Vektorviren als Plattform 

Bei der Suche nach Pandemie-Impfstoffen gewinnen Plattformtechnologien an Bedeutung. Unter diesen sind Vektorimpfstoffe prominent vertreten. Die Basis bilden harmlose Viren, deren Genom zusätzlich die Bauanleitung für ein Coronavirus-Protein enthält. So wird das Impfantigen von den Zellen des Geimpften selbst produziert. Zwei Kandidaten nach diesem Prinzip sind schon in der klinischen Entwicklung.
Theo Dingermann
09.07.2020  18:36 Uhr

Seit vielen Jahren verfolgen Forscher im Rahmen der Weiterentwicklung von Impfstoffkonzepten die Idee, den Körper Impfantigene selbst herstellen zu lassen. Eine dieser Strategien, die jüngst bei einem ersten zugelassenen Impfstoff zum Schutz vor Ebola realisiert wurde, ist das Konzept der Vektorimpfstoffe. Dieses Prinzip wird auch bei der Entwicklung von Impfstoffen gegen SARS-CoV-2 verfolgt.

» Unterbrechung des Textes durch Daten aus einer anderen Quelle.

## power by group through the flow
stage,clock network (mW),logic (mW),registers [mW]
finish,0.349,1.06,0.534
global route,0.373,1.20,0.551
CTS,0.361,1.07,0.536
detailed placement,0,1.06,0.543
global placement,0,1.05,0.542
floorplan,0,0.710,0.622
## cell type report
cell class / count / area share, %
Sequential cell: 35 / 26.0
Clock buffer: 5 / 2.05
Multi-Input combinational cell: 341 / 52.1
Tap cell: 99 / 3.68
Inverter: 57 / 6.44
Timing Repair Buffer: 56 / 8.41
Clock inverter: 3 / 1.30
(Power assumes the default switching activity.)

Bei Vektorimpfstoffen wird das Genmaterial für ein Impfantigen in ein infektionsfähiges, gut bekanntes Trägervirus eingebaut, das dann als Impfstoff injiziert wird. Dieser Vektor dient als eine Art Genfähre, die genetisches Material in die Körperzellen einschleust. Dort wird das zusätzliche Gen für das Impfantigen in dem Vektorvirus abgelesen und in ein virales Protein übersetzt, das dann im Geimpften die Produktion von Antikörpern und spezifischen T-Zellen gegen dieses Antigen provoziert.

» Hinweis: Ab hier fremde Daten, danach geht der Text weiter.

### src/rtl/mycpu_pkg.sv
// rtl/mycpu_pkg.sv - shared stage-bus widths, field offsets and load-type encodings
package mycpu_pkg;

  localparam int ES2MS_BUS_WD = 163;
  localparam int MS2WS_BUS_WD = 158;
  localparam int MS2DS_FWD_WD = 39;

  typedef enum logic [2:0] {
    LD_W  = 3'b000,
    LD_B  = 3'b001,
    LD_H  = 3'b010,
    LD_BU = 3'b011,
    LD_HU = 3'b100
  } ld_type_e;

  // es_to_ms bus: {ld_type, res_from_mem, req_issued, ms_to_ws fields}
  localparam int ES_LD_TYPE_LSB      = 160;
  localparam int ES_RES_FROM_MEM_BIT = 159;
  localparam int ES_REQ_ISSUED_BIT   = 158;

  // ms_to_ws bus field offsets
  localparam int MS_EX_BIT          = 157;
  localparam int MS_ERTN_BIT        = 156;
  localparam int MS_CSR_WVALUE_LSB  = 124;
  localparam int MS_ECODE_LSB       = 118;
  localparam int MS_CSR_RE_BIT      = 117;
  localparam int MS_CSR_WE_BIT      = 116;
  localparam int MS_CSR_NUM_LSB     = 102;
  localparam int MS_CSR_WMASK_LSB   = 70;
  localparam int MS_GR_WE_BIT       = 69;
  localparam int MS_DEST_LSB        = 64;
  localparam int MS_RESULT_LSB      = 32;
  localparam int MS_PC_LSB          = 0;

endpackage

### src/rtl/mem_stage_load_align.sv
// rtl/mem_stage_load_align.sv - combinational load data extraction (byte/half select, sign/zero extend)
module load_align
  import mycpu_pkg::*;
(
  input  logic [2:0]  ld_type,
  input  logic [1:0]  addr_lo,
  input  logic [31:0] rdata,
  output logic [31:0] value
);

  logic [7:0]  byte_sel;
  logic [15:0] half_sel;

  always_comb begin
    byte_sel = rdata[7:0];
    case (addr_lo)
      2'd0: byte_sel = rdata[7:0];
      2'd1: byte_sel = rdata[15:8];
      2'd2: byte_sel = rdata[23:16];
      2'd3: byte_sel = rdata[31:24];
      default: byte_sel = rdata[7:0];
    endcase
    half_sel = addr_lo[1] ? rdata[31:16] : rdata[15:0];
  end

  // Encodings 101-111 fall into the default word load.
  always_comb begin
    value = rdata;
    case (ld_type_e'(ld_type))
      LD_B:    value = {{24{byte_sel[7]}}, byte_sel};
      LD_H:    value = {{16{half_sel[15]}}, half_sel};
      LD_BU:   value = {24'd0, byte_sel};
      LD_HU:   value = {16'd0, half_sel};
      default: value = rdata;
    endcase
  end

endmodule

### src/rtl/mem_stage.sv
// rtl/mem_stage.sv - pipeline memory stage; MS_LOAD_FWD_EN enables forwarding of load data once it arrives
module mem_stage
  import mycpu_pkg::*;
#(
  parameter int ES_TO_MS_BUS_WD = ES2MS_BUS_WD,
  parameter int MS_TO_WS_BUS_WD = MS2WS_BUS_WD
) (
  input  logic                       clk,
  input  logic                       reset,
  input  logic                       es_to_ms_valid,
  input  logic [ES_TO_MS_BUS_WD-1:0] es_to_ms_bus,
  output logic                       ms_allowin,
  input  logic                       ws_allowin,
  output logic                       ms_to_ws_valid,
  output logic [MS_TO_WS_BUS_WD-1:0] ms_to_ws_bus,
  input  logic                       data_sram_data_ok,
  input  logic [31:0]                data_sram_rdata,
  input  logic                       ws_flush_pipe,
  output logic [MS2DS_FWD_WD-1:0]    ms_to_ds_fwd,
  output logic                       ms_ex
);

  logic                       ms_valid;
  logic [ES_TO_MS_BUS_WD-1:0] es_bus_r;
  logic                       resp_got;
  logic [31:0]                resp_buf;
  logic [1:0]                 cancel_cnt;

  logic [2:0]  ld_type;
  logic        res_from_mem;
  logic        req_issued;
  logic        ex;
  logic        ertn;
  logic        csr_re;
  logic        gr_we;
  logic [4:0]  dest;
  logic [31:0] ms_result;

  assign ld_type      = es_bus_r[ES_LD_TYPE_LSB +: 3];
  assign res_from_mem = es_bus_r[ES_RES_FROM_MEM_BIT];
  assign req_issued   = es_bus_r[ES_REQ_ISSUED_BIT];
  assign ex           = es_bus_r[MS_EX_BIT];
  assign ertn         = es_bus_r[MS_ERTN_BIT];
  assign csr_re       = es_bus_r[MS_CSR_RE_BIT];
  assign gr_we        = es_bus_r[MS_GR_WE_BIT];
  assign dest         = es_bus_r[MS_DEST_LSB +: 5];
  assign ms_result    = es_bus_r[MS_RESULT_LSB +: 32];

  // Responses that belong to flushed requests are swallowed while cancel_cnt is nonzero.
  logic accepted_data_ok;
  logic data_available;
  logic ms_ready_go;
  logic ms_leave;
  logic cancel_inc;

  assign accepted_data_ok = data_sram_data_ok && (cancel_cnt == 2'd0);
  assign data_available   = resp_got || accepted_data_ok;
  assign ms_ready_go      = !(req_issued && !ex && !resp_got && !accepted_data_ok);
  assign ms_allowin       = !ms_valid || (ms_ready_go && ws_allowin);
  assign ms_leave         = ms_valid && ms_ready_go && ws_allowin;
  assign ms_to_ws_valid   = ms_valid && ms_ready_go && !ws_flush_pipe;
  assign ms_ex            = ms_valid && (ex || ertn);
  assign cancel_inc       = ws_flush_pipe && ms_valid && req_issued && !resp_got
                            && !data_sram_data_ok;

  always_ff @(posedge clk or posedge reset) begin
    if (reset) begin
      ms_valid <= 1'b0;
    end else if (ws_flush_pipe) begin
      ms_valid <= 1'b0;
    end else if (ms_allowin) begin
      ms_valid <= es_to_ms_valid;
    end
  end

  always_ff @(posedge clk or posedge reset) begin
    if (reset) begin
      es_bus_r <= '0;
    end else if (es_to_ms_valid && ms_allowin) begin
      es_bus_r <= es_to_ms_bus;
    end
  end

  // Hold a response that arrives while write-back is stalled.
  always_ff @(posedge clk or posedge reset) begin
    if (reset) begin
      resp_got <= 1'b0;
      resp_buf <= 32'd0;
    end else if (ws_flush_pipe || ms_leave) begin
      resp_got <= 1'b0;
    end else if (ms_valid && accepted_data_ok && req_issued && !ex && !resp_got) begin
      resp_got <= 1'b1;
      resp_buf <= data_sram_rdata;
    end
  end

  always_ff @(posedge clk or posedge reset) begin
    if (reset) begin
      cancel_cnt <= 2'd0;
    end else if (cancel_inc) begin
      if (cancel_cnt != 2'd3) begin
        cancel_cnt <= cancel_cnt + 2'd1;
      end
    end else if (data_sram_data_ok && cancel_cnt != 2'd0) begin
      cancel_cnt <= cancel_cnt - 2'd1;
    end
  end

  logic [31:0] load_src;
  logic [31:0] load_value;
  logic [31:0] final_result;

  assign load_src = resp_got ? resp_buf : data_sram_rdata;

  load_align u_load_align (
    .ld_type (ld_type),
    .addr_lo (ms_result[1:0]),
    .rdata   (load_src),
    .value   (load_value)
  );

  assign final_result = (res_from_mem && !ex) ? load_value : ms_result;

  always_comb begin
    ms_to_ws_bus = es_bus_r[MS_TO_WS_BUS_WD-1:0];
    ms_to_ws_bus[MS_RESULT_LSB +: 32] = final_result;
  end

  logic        fwd_valid;
  logic        fwd_blocked;
  logic [31:0] fwd_data;

  assign fwd_valid = ms_valid && gr_we;

`ifdef MS_LOAD_FWD_EN
  assign fwd_blocked = (fwd_valid && res_from_mem && !data_available) || (ms_valid && csr_re);
  assign fwd_data    = final_result;
`else
  // Load data is never forwarded from here, so any load holds the consumer.
  assign fwd_blocked = (fwd_valid && res_from_mem) || (ms_valid && csr_re);
  assign fwd_data    = ms_result;
  logic unused_data_available;
  assign unused_data_available = data_available;
`endif

  assign ms_to_ds_fwd = {fwd_valid, fwd_blocked, dest, fwd_data};

endmodule

### config.mk
export PLATFORM = sky130hd
export DESIGN_NAME = mem_stage
export DESIGN_NICKNAME = d
export VERILOG_FILES = /design/src/rtl/mycpu_pkg.sv /design/src/rtl/mem_stage_load_align.sv /design/src/rtl/mem_stage.sv
export SDC_FILE = /design/constraint.sdc
export NUM_CORES = 1
export LEC_CHECK = 0
export ABC_AREA = 1
export CAP_MARGIN = 30
export CORE_AREA = 3 3 156 158
export DETAILED_ROUTE_END_ITERATION = 7
export DIE_AREA = 0 0 159 161
export DONT_BUFFER_PORTS = 1
export GPL_TIMING_DRIVEN = 1
export PLACE_DENSITY = 0.67
export SLEW_MARGIN = 20
export SYNTH_ARGS = -nofsm -noshare
export SYNTH_HDL_FRONTEND = slang
export SYNTH_SLANG_ARGS = --single-unit
export TNS_END_PERCENT = 5
### constraint.sdc
create_clock -name clk -period 19.9 [get_ports clk]
set_input_delay 3.98 -clock clk [delete_from_list [all_inputs] [get_ports clk]]
set_output_delay 3.98 -clock clk [all_outputs]
set_load 0.01 [all_outputs]
==> results of run 1 <==
## layer usage
layer / part of all wire / wire length (µm) / vias up / track usage
met2: 0.51 / 15700 / 353 / 0.397
li1: - / - / 3935 / -
met3: 0.077 / 2390 / 44 / 0.0649
met4: 0.030 / 945 / 2 / 0.0871
met1: 0.39 / 12000 / 3869 / 0.291
met5: 0.00042 / 13 / - / 0
## sequential cells by signal (all words and copies together) (netlist names)
name        flops
resp_got        1
ms_valid        1
cancel_cnt      2
resp_buf       32
es_bus_r      163
## layout by cell type, fill, tap and decap left out
master     synthesis  routed
nor3_1             1       1
o21ai_0           63      63
a22oi_1            1       1
a31oi_1            2       2
clkbuf_16          0      17
nand2_1          532     532
buf_16             0       1
nand3_2            1       1
nand3_1          175     175
a21oi_1           35      35
o211ai_1           8       8
nand2_4            1       1
inv_1            122     121
o21ai_1           12      12
nor2_1            48      48
bufinv_16          0       1
inv_2              1       1
buf_12             0       1
nand3b_1           1       1
inv_12             0       5
buf_4            180       7
inv_6              0       1
nor3_4             1       1
o21bai_1           1       1
dfrtp_1          199     199
inv_8              0       6
clkinv_8           0       3
nand4_1            5       5
nand2_8            0       1
buf_8              0       1
nor3b_1            1       1
## per-stage QoR
stage	power, µW	utilization
6_report	1140	0.448
3_3_place_gp	758	0.417
4_1_cts	1150	0.446
3_5_place_dp	767	0.418
2_1_floorplan	770	-
5_1_grt	1200	0.448
## power breakdown
| group | total (µW) | internal [µW] | switching [µW] | leakage, µW |
|---|---|---|---|---|
| combinational | 197 | 62.2 | 135 | 0.00294 |
| sequential | 561 | 477 | 83.9 | 0.00244 |
| clock | 383 | 189 | 194 | 0.000316 |
| total | 1140 | 728 | 413 | 0.00570 |
## final cells by class
| cell class | count | area [µm²] | area share |
|---|---|---|---|
| sequential | 199 | 4980 | 0.478 |
| timing repair buffer | 10 | 115 | 0.0111 |
| multi-input combinational | 889 | 3800 | 0.365 |
| clock buffer | 17 | 425 | 0.0409 |
| clock inverter | 15 | 225 | 0.0216 |
| inverter | 123 | 469 | 0.0451 |
| tap | 319 | 399 | 0.0383 |
## logic make-up after synthesis
kind of cell | count (synthesis)
flip-flops | 199
AO/OA/AOI/OAI | 122
buffers and inverters | 371
AND/OR/NAND/NOR | 767
## worst paths after layout
check / end / start / cells after the start / slack (ns)
min in group asynchronous: es_bus_r[135]$_DFFE_PP0P_ / reset / 1 / 3.55
worst min register to register: resp_buf[11]$_DFFE_PP0P_ / resp_buf[11]$_DFFE_PP0P_ / 2 / 0.49
worst max-delay path: ms_to_ws_bus[47] / data_sram_rdata[15] / 8 / 10.53
worst max register to register: es_bus_r[16]$_DFFE_PP0P_ / resp_got$_DFFE_PP0P_ / 9 / 16.81
max in group asynchronous: es_bus_r[4]$_DFFE_PP0P_ / reset / 3 / 15.06
worst min-delay path: resp_buf[11]$_DFFE_PP0P_ / resp_buf[11]$_DFFE_PP0P_ / 2 / 0.49
## critical path: cells and delay by family
kind | cells | cell delay [ns]
AO/OA/AOI/OAI | 1 | 0.49
AND/OR/NAND/NOR | 5 | 0.83
buffers and inverters | 2 | 0.08
==> flow_metrics.py, run 1 <==
metrics = {
    "clock_tree": {
        "numCtsBuffers": 17,
        "htree_levels": 4,
        "root_buffer": "clkbuf_16",
        "post_cts_resize_count": 0,
        "cts_hold_buffers": 0,
        "clk-insertion-delay-late_ns": 0.45,
        "clk_pin_slew_ns": 0.08,
        "cts_buffer_depth": 2,
        "cts_tree": "yes",
        "cts_setup_buffers": 0,
        "clock-sinks": 199,
    },
    "synth": {
        "synth-async-reset-ratio": 1.00,
        "synthTopCellsByCount": "532 x nand2_1, 199 x dfrtp_1, 180 x buf_4",
        "synth_compound_gate_area_share": 0.0586,
        "yosysSeqAreaShare": 0.457,
        "syn_avg_cell_area_um2": 7.47,
        "synthMuxAreaShare": 0,
        "synth_fa_ha_area_frac": 0,
        "syn_nets": 1660,
        "synthTopCellsByArea": "dfrtp_1 46%, nand2_1 18%, buf_4 12%, nand3_1 8.0%, inv_1 4.2%",
        "yosysTopAreaCellShare": 0.457,
        "synth_edf_count": 0,
        "syn_area_mm2": 0.0109,
        "synth_cells": 1459,
        "synthSimpleGateAreaFrac": 0.289,
        "synth.ff_latch_count": 199,
        "synth_top_family_by_area": "simple AND/OR/NAND/NOR gates",
        "synth_xor_area_frac": 0,
        "yosys_warnings": 0,
        "yosysTopAreaCell": "dfrtp_1",
        "yosysMostFrequentCell": "nand2_1",
        "ys_types": 27,
        "ys.flop_type": "dfrtp_1",
    },
    "placement": {
        "place_worst_setup_slack_ns": 10.52,
        "dp_cells": 1538,
        "place_congestion": 0.863,
        "post_dp_cell_area_mm2": 0.00973,
        "portBuffers": 0,
        "hpwl_mm": 22.5,
    },
    "finish": {
        "fin_nets": 1441,
        "fillCellCount": 2397,
        "n_antenna_cell": 0,
        "stdcell_count": 1572,
        "final_area_mm2": 0.0104,
        "layout-drive-gt1-share": 0.0383,
        "areaGrowthSynthToFinish_pct": -4.41,
    },
    "route": {
        "first_pass_iters": 5,
        "vias": 8203,
        "antenna_left": 0,
        "routed_wl_mm": 31.0,
        "post_drt_wl_per_cell_um": 19.7,
        "drc": 0,
        "drtIter0Drc": 851,
        "routed_via_density": 5.22,
    },
    "global_route": {
        "grt_max_degree": 141,
        "grt_usage": 0.235,
        "grt_pass1_vias": 7875,
        "overflow": 0,
        "grt_pass1_wl_mm": 47.1,
        "antenna_found_initial": 1,
    },
    "floorplan": {
        "io_pins": 401,
        "die-area_mm2": 0.0256,
        "start_util": 0.468,
        "die_h_um": 161,
        "die_x_um": 159,
        "coreArea_mm2": 0.0233,
        "rows": 56,
    },
    "sta": {
        "final_max_slew_viol_count": 0,
        "rsz0062_at_grt": "no",
        "hold_violations": 0,
        "worstMarginPinSlew_ns": 0.835,
        "finalCriticalPeriod_ns": 9.37,
        "setup_viol": 0,
        "hold_slack_ns": 0.492,
        "skew_ns": 0.0226,
        "fin_crit_sh": 0.471,
        "relSlewSlack": 0.444,
        "max_freq_mhz": 107,
        "postLayoutSetupSlackWorst_ns": 10.53,
        "fin_tns_setup_ns": 0,
    },
    "critical_path": {
        "crit_path_top_delay_cell": "a21oi_1",
        "required_ns": 15.92,
        "arrival_ns": 5.39,
        "criticalPathCategory": "in2out",
        "worstPathMaxFanout": 24,
        "crit_top_cell": "nand2_1",
        "crit_chain": "inv_1 > nand2_1 > nand3_1 > nand2_1 > inv_1 > nand2_1 > nand3_2 > a21oi_1",
        "slowest_delay_ns": 0.49,
        "startpoint_type": "input port",
        "endpoint_kind": "primary output",
    },
    "hold_path": {
        "hold_class": "reg2reg",
    },
    "pwr": {
        "peakVddDrop_mv": 0.0669,
        "p_per_area_mw_per_mm2": 110,
        "leakage_uw": 0.00570,
    },
    "flow_run": {
        "cap_violations": 0,
    },
    "outcome": {
        "status": "completed",
    },
}
No activity file was read; power rests on OpenSTA's default activity.
==> run 2: changes to the inputs <==
--- a/config.mk
+++ b/config.mk
@@ -5,11 +5,11 @@
 export SDC_FILE = /design/constraint.sdc
 export NUM_CORES = 1
 export LEC_CHECK = 0
-export ABC_AREA = 1
+export ABC_AREA = 0
 export CAP_MARGIN = 30
-export CORE_AREA = 3 3 156 158
+export CORE_AREA = 3 3 155 157
 export DETAILED_ROUTE_END_ITERATION = 7
-export DIE_AREA = 0 0 159 161
+export DIE_AREA = 0 0 158 160
 export DONT_BUFFER_PORTS = 1
 export GPL_TIMING_DRIVEN = 1
 export PLACE_DENSITY = 0.67
==> constraint.sdc (replaced) <==
create_clock -name clk -period 7.5 [get_ports clk]
set_input_delay 1.5 -clock clk [delete_from_list [all_inputs] [get_ports clk]]
set_output_delay 1.5 -clock clk [all_outputs]
set_load 0.01 [all_outputs]
==> run 2 against run 1 <==
Utilization down 0.30 points. Routed wire length decreased by 13%. Sequential share of layout area increased by 1.6 points. Power increased to 2.6 times the previous value. Count of clock-buffer cells in the layout unchanged. Sequential power increased to 2.6 times the previous value. Largest cell class unchanged. Worst hold slack improved by 0.014 ns. Die area down 1.2%. Clock power increased to 2.6 times the previous value. Sequential cell count did not move. Non-clock buffer count is 1 lower.
==> flow_metrics.py, run 2 <==
metrics = {
    "outcome": {
        "status": "completed",
    },
    "sta": {
        "worstMarginPinSlew_ns": 0.844,
        "fin_crit_sh": 0.663,
        "max_freq_mhz": 201,
        "skew_ns": 0.0109,
        "finalCriticalPeriod_ns": 4.97,
        "relSlewSlack": 0.423,
        "rsz0062_at_grt": "no",
        "fin_tns_setup_ns": 0,
        "hold_violations": 0,
        "setup_viol": 0,
        "final_max_slew_viol_count": 0,
    },
    "floorplan": {
        "rows": 55,
        "io_pins": 401,
        "die_h_um": 160,
        "start_util": 0.461,
        "die_x_um": 158,
        "die-area_mm2": 0.0253,
        "coreArea_mm2": 0.0226,
    },
    "placement": {
        "dp_cells": 918,
        "portBuffers": 0,
        "hpwl_mm": 20.6,
        "place_congestion": 0.852,
    },
    "clock_tree": {
        "cts_hold_buffers": 0,
        "numCtsBuffers": 17,
        "clk-insertion-delay-late_ns": 0.44,
        "clock-sinks": 199,
        "htree_levels": 4,
        "root_buffer": "clkbuf_16",
        "clk_pin_slew_ns": 0.08,
        "cts_buffer_depth": 2,
        "post_cts_resize_count": 0,
        "cts_tree": "yes",
        "cts_setup_buffers": 0,
    },
    "route": {
        "antenna_left": 0,
        "drtIter0Drc": 513,
        "post_drt_wl_per_cell_um": 28.2,
        "first_pass_iters": 5,
        "drc": 0,
        "vias": 5574,
        "routed_via_density": 5.86,
        "routed_wl_mm": 26.9,
    },
    "global_route": {
        "antenna_found_initial": 2,
        "grt_usage": 0.205,
        "grt_pass1_vias": 5898,
        "grt_pass1_wl_mm": 38.6,
        "overflow": 0,
        "grt_max_degree": 144,
    },
    "synth": {
        "ys.flop_type": "dfrtp_1",
        "yosys_warnings": 0,
        "synth_cells": 834,
        "yosysTopAreaCell": "dfrtp_1",
        "synth-async-reset-ratio": 1.00,
        "synthTopCellsByCount": "199 x dfrtp_1, 166 x buf_4, 115 x mux2_2",
        "ys_types": 44,
        "syn_area_mm2": 0.0104,
        "yosysSeqAreaShare": 0.477,
        "synth.ff_latch_count": 199,
        "yosysTopAreaCellShare": 0.477,
        "syn_avg_cell_area_um2": 12.5,
        "yosysMostFrequentCell": "dfrtp_1",
        "synth_edf_count": 0,
        "syn_nets": 1035,
        "synthTopCellsByArea": "dfrtp_1 48%, mux2_2 12%, buf_4 12%, mux2_4 10%, mux2_1 2.7%",
    },
    "pwr": {
        "comb_power_share": 0.168,
        "switchingPower_uw": 950,
        "peakVddDrop_mv": 0.135,
        "leakage_uw": 0.00434,
        "clkPwrFrac": 0.336,
        "seqPwrFrac": 0.496,
        "p_per_area_mw_per_mm2": 289,
        "p_sw_frac": 0.326,
        "internal-power_uw": 1960,
    },
    "critical_path": {
        "cp-endpoint": "ms_to_ws_bus[59]",
        "crit_chain": "buf_4 > mux2i_1 > a2111oi_0 > or2_1 > o22a_1",
        "endpoint_kind": "primary output",
        "r2r_cells": 7,
        "required_ns": 6.00,
        "cp_num_cells": 5,
        "path_buf_inv": 1,
        "crit_start": "resp_got$_DFFE_PP0P_",
        "criticalPathCategory": "reg2out",
        "critPathTopFamily": "compound AO/OA/AOI/OAI gates",
        "worstPathMaxFanout": 20,
        "regToRegEndpoint": "es_bus_r[123]$_DFFE_PP0P_",
        "slowest_delay_ns": 0.77,
        "arrival_ns": 3.47,
        "rrSetupSlack_ns": 4.36,
        "crit_path_top_delay_cell": "dfrtp_1",
        "reg2reg_from": "resp_got$_DFFE_PP0P_",
        "startpoint_type": "flop",
    },
    "finish": {
        "fin_nets": 855,
        "stdcell_count": 952,
        "final_cell_mix": "199 x dfrtp_1, 115 x mux2_2, 71 x mux2_4",
        "largest_reg_flops": 163,
        "layout-drive-gt1-share": 0.351,
        "n_antenna_cell": 0,
        "fillCellCount": 2000,
        "areaGrowthSynthToFinish_pct": -3.52,
        "largestRegisters": "es_bus_r (163), resp_buf (32), cancel_cnt (2)",
        "fin_util": 0.445,
        "layout_commonest_cell": "dfrtp_1",
        "regMostFlops": "es_bus_r",
        "seqCellArea_mm2": 0.00498,
        "multi_input_area_mm2": 0.00394,
    },
    "flow_run": {
        "cap_violations": 0,
    },
    "hold_path": {
        "hold_class": "reg2reg",
    },
}
==> run 2: cell type report <==
class / count / area share
clock buffers: 17 / 0.0423
multi-input cells: 420 / 0.392
inverters: 7 / 0.00336
well taps: 285 / 0.0354
flip-flops and latches: 199 / 0.495
repair buffers: 9 / 0.0119
clock inverters: 15 / 0.0208
==> run 2: how the worst min path moves through the flow <==
stage,start,endpoint,slack [ns],cells after the start
after floorplan,es_bus_r[139]$_DFFE_PP0P_,es_bus_r[139]$_DFFE_PP0P_,0.46,1
after global placement,resp_buf[3]$_DFFE_PP0P_,resp_buf[3]$_DFFE_PP0P_,0.48,1
after detailed placement,resp_buf[16]$_DFFE_PP0P_,resp_buf[16]$_DFFE_PP0P_,0.49,1
after CTS,resp_buf[16]$_DFFE_PP0P_,resp_buf[16]$_DFFE_PP0P_,0.50,1
after global routing,resp_buf[12]$_DFFE_PP0P_,resp_buf[12]$_DFFE_PP0P_,0.52,1
final,resp_buf[16]$_DFFE_PP0P_,resp_buf[16]$_DFFE_PP0P_,0.51,1
==> run 2: per-layer routing <==
layer,vias to the layer above,global-route usage,routed length [µm],part of all wire
met5,-,0,21,0.00078
met4,4,0.0411,263,0.0098
met3,23,0.0919,3160,0.12
met2,321,0.357,13700,0.51
met1,2836,0.234,9750,0.36
li1,2390,-,-,-
==> run 2: power groups by stage <==
| stage | Sequential (µW) | Clock, µW | Combinational, µW |
|---|---|---|---|
| 2_1_floorplan | 1320 | 0 | 645 |
| 4_1_cts | 1450 | 1010 | 490 |
| 3_3_place_gp | 1460 | 0 | 476 |
| 5_1_grt | 1470 | 1060 | 531 |
| 6_report | 1440 | 977 | 490 |
| 3_5_place_dp | 1470 | 0 | 488 |
==> run 2: worst reg2reg max path: cells and delay by family, from the launching register on <==
kind	cells	cell delay [ns]
buf+inv	2	0.82
flops	1	0.77
mux	1	0.51
compound gates	1	0.08
simple gates	3	0.85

Vektorimpfstoffe sind eine klassische Plattformtechnologie: Wenn einmal ein geeignetes Trägervirus eta­bliert ist, lässt sich auf dieser Basis (Plattform)  prinzipiell gegen jeden gewünschten Erreger eine Vakzine entwickeln. Wenn der Impfstoff gegen Ebola gerichtet sein soll, wird dem Vektorvirusgenom ein Ebola-Gen zu-gefügt, bei SARS-CoV-2-Impfstoffen entsprechend ein Gen des Coronavirus.

Wie bei den Ganzvirus-Impfstoffen gibt es auch bei den Vektorimpfstoffen replizierende Vektorviren und nicht replizierende Vektorviren. Dies können RNA-Viren sein, zum Beispiel das Vesikuläre Stomatitis-Virus (VSV) oder das Masernvirus, oder auch DNA-Viren, zum Beispiel das Pockenvirus oder verschiedene Adenoviren. Die Viren können eine Hülle besitzen, wie VSV oder das Pockenvirus, oder unbehüllt sein, zum Beispiel Adenoviren.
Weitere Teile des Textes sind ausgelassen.